L’affaire a été plaidée le 11 Mai 2026, et mise en délibéré au 01 Juin 2026.
JUGEMENT
Prononcé le 01 Juin 2026 par mise à disposition au greffe, par décision Contradictoire et en premier ressort.
EXPOSÉ DU LITIGE
Par jugement en date du 19 décembre 2022, signifié le 4 janvier 2023, le juge des contentieux de la protection du tribunal de proximité de Pantin a notamment :
– constaté l’acquisition de la clause résolutoire du bail portant sur les lieux loués à M. [Z] [M] et Mme [Q] [M] et situés au [Adresse 1] à [Localité 3],
– condamné M. [Z] [M] et Mme [Q] [M] à payer à la société IN’LI la somme de 12 996,95 euros au titre de l’arriéré locatif,
– octroyé à M. [Z] [M] et Mme [Q] [M] des délais de paiement suspendant les effets de la clause résolutoire,
– en cas de non-respect de ces délais, autorisé l’expulsion de M. [Z] [M] et Mme [Q] [M] et de tout occupant de leur chef des lieux litigieux et les a condamnés au paiement d’une indemnité d’occupation mensuelle.

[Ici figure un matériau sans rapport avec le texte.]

Source: an optimization exercise on an open RTL-to-GDS flow (aim: small area). Production flows keep margins and buffers that such runs may drop. Where RTL was checked, it was by simulation tests only, not by an equivalence proof against the original. Power figures rest on the tool's default switching activity, not on a simulated workload.

## Top_module
module Top_module(
	input clk,
	input rstbt,
	output [8:0] aio,
	output [2:0] bo,
	input bi,
	output [17:0] mem_addr,
	input [5:0] mem_data_in,
	output [5:0] mem_data_out,
	output mem_wen,
	output mem_lbn,
	output sram_csn,
	output sram_oen,
	output sdram_csn
    );
Size in the first run: ~1000 cells after synthesis, ~50 I/O pins, roughly 7500 um2 of cells after synthesis.
clock: 10.0 ns
lec_check: 0
cap_margin: 20
core_margin: 2
core_utilization: 40
cts_buf_list: sky130_fd_sc_hd__clkbuf_8
cts_cluster_diameter: 100
cts_cluster_size: 30
slew_margin: 20
standard.sh (not shown) runs the stock make flow with config.mk's settings and CLKGATE_MAP_FILE= SYNTH_SCRIPT=/design/flow/synth_recipe.tcl, a recipe that flattens the netlist after the stock synthesis.
==> flow/flow/run.sh <==
#!/bin/bash
# Own flow: the standard layout, with the combinational logic of the standard
# synthesis re-mapped for area by ABC. Registers (instances, names, cell types)
# are those of the standard synthesis.
set -euo pipefail
WORK=$(pwd)
R=$WORK/orfs/results/$FLOW_PLATFORM/Top_module/base
LIB=$FLOW_HOME/platforms/$FLOW_PLATFORM/lib/sky130_fd_sc_hd__tt_025C_1v80.lib
YOSYS=$FLOW_HOME/../tools/install/yosys/bin/yosys
[ -x "$YOSYS" ] || YOSYS=yosys

# 1. standard synthesis
bash standard.sh synth > $WORK/1_standard_synth.log 2>&1

# 2. re-map the combinational logic for area
mkdir -p $WORK/remap
cp $R/1_2_yosys.v $WORK/remap/standard.v
DONT_USE=""
for c in $(grep -o "\-dont_use [^ ]*" $WORK/orfs/logs/$FLOW_PLATFORM/Top_module/base/1_2_yosys.log | awk '{print $2}' | sort -u); do
  DONT_USE="$DONT_USE -dont_use $c"
done
REMAP_LIB=$LIB REMAP_DONT_USE="$DONT_USE" REMAP_IN=$WORK/remap/standard.v REMAP_TOP=$FLOW_TOP \
  REMAP_SCRIPT=$WORK/flow/remap.abc REMAP_OUT=$WORK/remap/remapped.v \
  $YOSYS -c $WORK/flow/remap.tcl > $WORK/2_remap.log 2>&1

# 3. the standard layout of the re-mapped netlist
bash standard.sh clean_synth > $WORK/3_clean_synth.log 2>&1
# ports get the smallest plain buffer
bash standard.sh SYNTH_NETLIST_FILES=$WORK/remap/remapped.v "BUFFER_PORTS_ARGS=-buffer_cell sky130_fd_sc_hd__buf_1" finish > $WORK/4_layout.log 2>&1
==> flow/flow/remap.abc <==
strash
dc2
&get -n
&deepsyn -T 30
&put
dch -f
amap -F 20 -A 50 -C 5000
topo
==> flow/flow/remap.tcl <==
# Re-map the combinational logic of the standard synthesis netlist for area.
# Registers stay as they are (same instances, names and cell types).
yosys -import
set lib $::env(REMAP_LIB)
set dont_use $::env(REMAP_DONT_USE)
read_liberty -ignore_miss_func $lib
read_verilog $::env(REMAP_IN)
hierarchy -check -top $::env(REMAP_TOP)
# registers and clock cells keep their hierarchy (they are not re-mapped)
foreach pat {sky130_fd_sc_hd__df* sky130_fd_sc_hd__edf* sky130_fd_sc_hd__sdf* sky130_fd_sc_hd__dl* sky130_fd_sc_hd__sedf*} {
  catch { setattr -mod -set keep_hierarchy 1 $pat }
}
flatten
opt_clean -purge
techmap
opt -fast -purge
abc -liberty $lib {*}$dont_use -script $::env(REMAP_SCRIPT)
opt_clean -purge
splitnets
opt_clean -purge
hilomap -singleton -hicell sky130_fd_sc_hd__conb_1 HI -locell sky130_fd_sc_hd__conb_1 LO
insbuf -buf sky130_fd_sc_hd__buf_4 A X
opt_clean -purge
select -module $::env(REMAP_TOP)
stat -liberty $lib
write_verilog -noattr -nohex -nodec -selected $::env(REMAP_OUT)
Then changed:
--- a/flow/design.v
+++ b/flow/design.v
@@ -65,31 +65,30 @@
 	assign aio[8] = (hc >= 11'd857) && (hc <= 11'd976);
 	assign mem_addr = {5'b0, vc[9:2], write ? hc[6:0] : hc[8:2]};
 	assign mem_wen = ~write;
 	assign mem_lbn = ~(visible | write);
 	assign sram_csn = ~(visible | write);
 	assign sram_oen = ~(visible | write);
 	assign sdram_csn = 1'b1;
-	reg [6:0] acnt;
+	reg [9:0] acnt;		 
 	reg sclk;
 	reg [4:0] n;		 
 	reg [1:0] act;		 
 	reg [7:0] tilt;
-	wire a124 = (acnt == 7'd80);		 
-	wire a_end = a124 & (hc[2:0] == 3'd0);	 
-	wire [6:0] acnt_nx = {acnt[5:0], ~(acnt[6] ^ acnt[5])};
-	always @(posedge clk)
-		if (rst | a124) acnt <= 7'd0;
-		else acnt <= acnt_nx;
+	wire a_end = (acnt == 10'd690);	 
+	wire [9:0] acnt_nx = {acnt[8:0], ~(acnt[9] ^ acnt[6])};
 	always @(posedge clk)
 		if (rst) begin
+			acnt <= 10'd0;
 			sclk <= 1'b0;
 			n <= 5'd0;
 			act <= 2'd0;
+			tilt <= 8'd0;
 		end else if (a_end) begin
+			acnt <= 10'd0;
 			sclk <= ~sclk;
 			if (sclk) begin
 				if (n == 5'd19) begin
 					n <= 5'd0;
 					if (act != 2'd3) act <= act + 1'b1;
 				end else
 					n <= n + 1'b1;
@@ -102,15 +101,16 @@
 					5'd15: tilt[3] <= bi & act[1];
 					5'd16: tilt[2] <= bi & act[1];
 					5'd17: tilt[1] <= bi & act[1];
 					5'd18: tilt[0] <= bi & act[1];
 					default: ;
 				endcase
 			end
-		end
+		end else
+			acnt <= acnt_nx;
 	reg mosi;
 	wire [5:0] addr = (act == 2'd0) ? 6'h2D : (act == 2'd1) ? 6'h31 : 6'h34;
 	always @(*)
 		case (n)
 			5'd3: mosi = act[1];
 			5'd5: mosi = addr[5];
 			5'd6: mosi = addr[4];
@@ -122,16 +122,16 @@
 			5'd18, 5'd19: mosi = (act == 2'd1);
 			5'd0, 5'd1, 5'd2: mosi = (act == 2'd2);
 			default: mosi = 1'b0;
 		endcase
 	wire ncs = (n == 5'd0) | (n == 5'd1);
 	wire sclk_en = (n == 5'd0) | (n == 5'd1) | (n == 5'd2);
 	assign bo = {sclk_en | sclk, mosi, ncs};
-	wire left = (act != 2'd0) & tilt[7] & (tilt[6:0] <= 7'd96);
-	wire right = (act != 2'd0) & ~tilt[7] & (tilt[6:0] >= 7'd32);
+	wire left = tilt[7] & (tilt[6:0] <= 7'd96);
+	wire right = ~tilt[7] & (tilt[6:0] >= 7'd32);
 	reg [12:0] tcnt;		 
 	wire tick = (tcnt == 13'd5427);	 
 	wire [12:0] tcnt_nx = {tcnt[11:0], ~(tcnt[12] ^ tcnt[3] ^ tcnt[2] ^ tcnt[0])};
 	reg [6:0] bq;			 
 	reg [6:0] bh;			 
 	reg up;
 	reg [1:0] uc;
After rerunning:
- The changed run finished clean
- clock-buffer cell count rose by 1
- worst hold slack gets worse by 0.0094 ns
- setup slack is worse by 0.25 ns
- global-route usage grows by 0.34 points
- total power is about the same
- utilization went up by 0.74 points
- wire length is higher by 2.8%
- sequential power climbs by about 0.7%
- register-to-register slack improves by 0.09 ns
- final cell count is higher by 1.8%
- synthesized area rose by 0.98%
- fmax fell by 2.7%
- via count came out higher by 0.70%
- critical path depth shrinks by 1
The RTL of the second run of this note was laid out without a check of its function.

[afterwards: timing with drivers on the ports]
In the flow no input, the clock included, has a driving cell. The finished layouts below were timed again as built, in two steps.
Step 1 assumes that a clkbuf_16 drives the clock port and a buf_2 every other input.
Step 2, shift: input delay + t, output delay - t, t = (earliest + latest rising clock arrival at the registers) / 2. This alone moves slack from input paths to output paths.
Three values: ideal ports, drivers, drivers and shift; two values: the first two.
| run | t, ns | setup slack, ns | worst hold slack (ns) |
|---|---|---|---|
| the first run | 0.493 | 1.025 / 0.985 / 1.478 | 0.427 / 0.427 / 0.427 |
| the second run | 0.497 | 0.780 / 0.740 / 1.237 | 0.418 / 0.418 / 0.418 |
After both steps setup and hold are still met in every run listed.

Un commandement de quitter les lieux leur a été délivré le 13 septembre 2023.
C’est dans ce contexte que, par lettre recommandée avec accusé de réception reçue au greffe le 4 mars 2026, Mme [Q] [V] épouse [M] a saisi le juge de l’exécution du tribunal de céans afin que lui soit accordé, sur le fondement des articles L. 412-3 et L. 412-4 du code des procédures civiles d’exécution, un délai de 12 mois pour libérer les lieux.
L’affaire a été appelée à l’audience du 11 mai 2026.
À cette audience, Mme [Q] [V] épouse [M], comparante, maintient sa demande.
Elle fait part de sa situation familiale et financière. Elle indique qu’elle a repris les paiements et qu’elle y ajoute un supplément ce qui a permis de faire significativement baisser la dette locative. Elle a expliqué que son époux souffre de graves problèmes de santé, rendant difficile la recherche d’un nouveau logement adapté à ses besoins.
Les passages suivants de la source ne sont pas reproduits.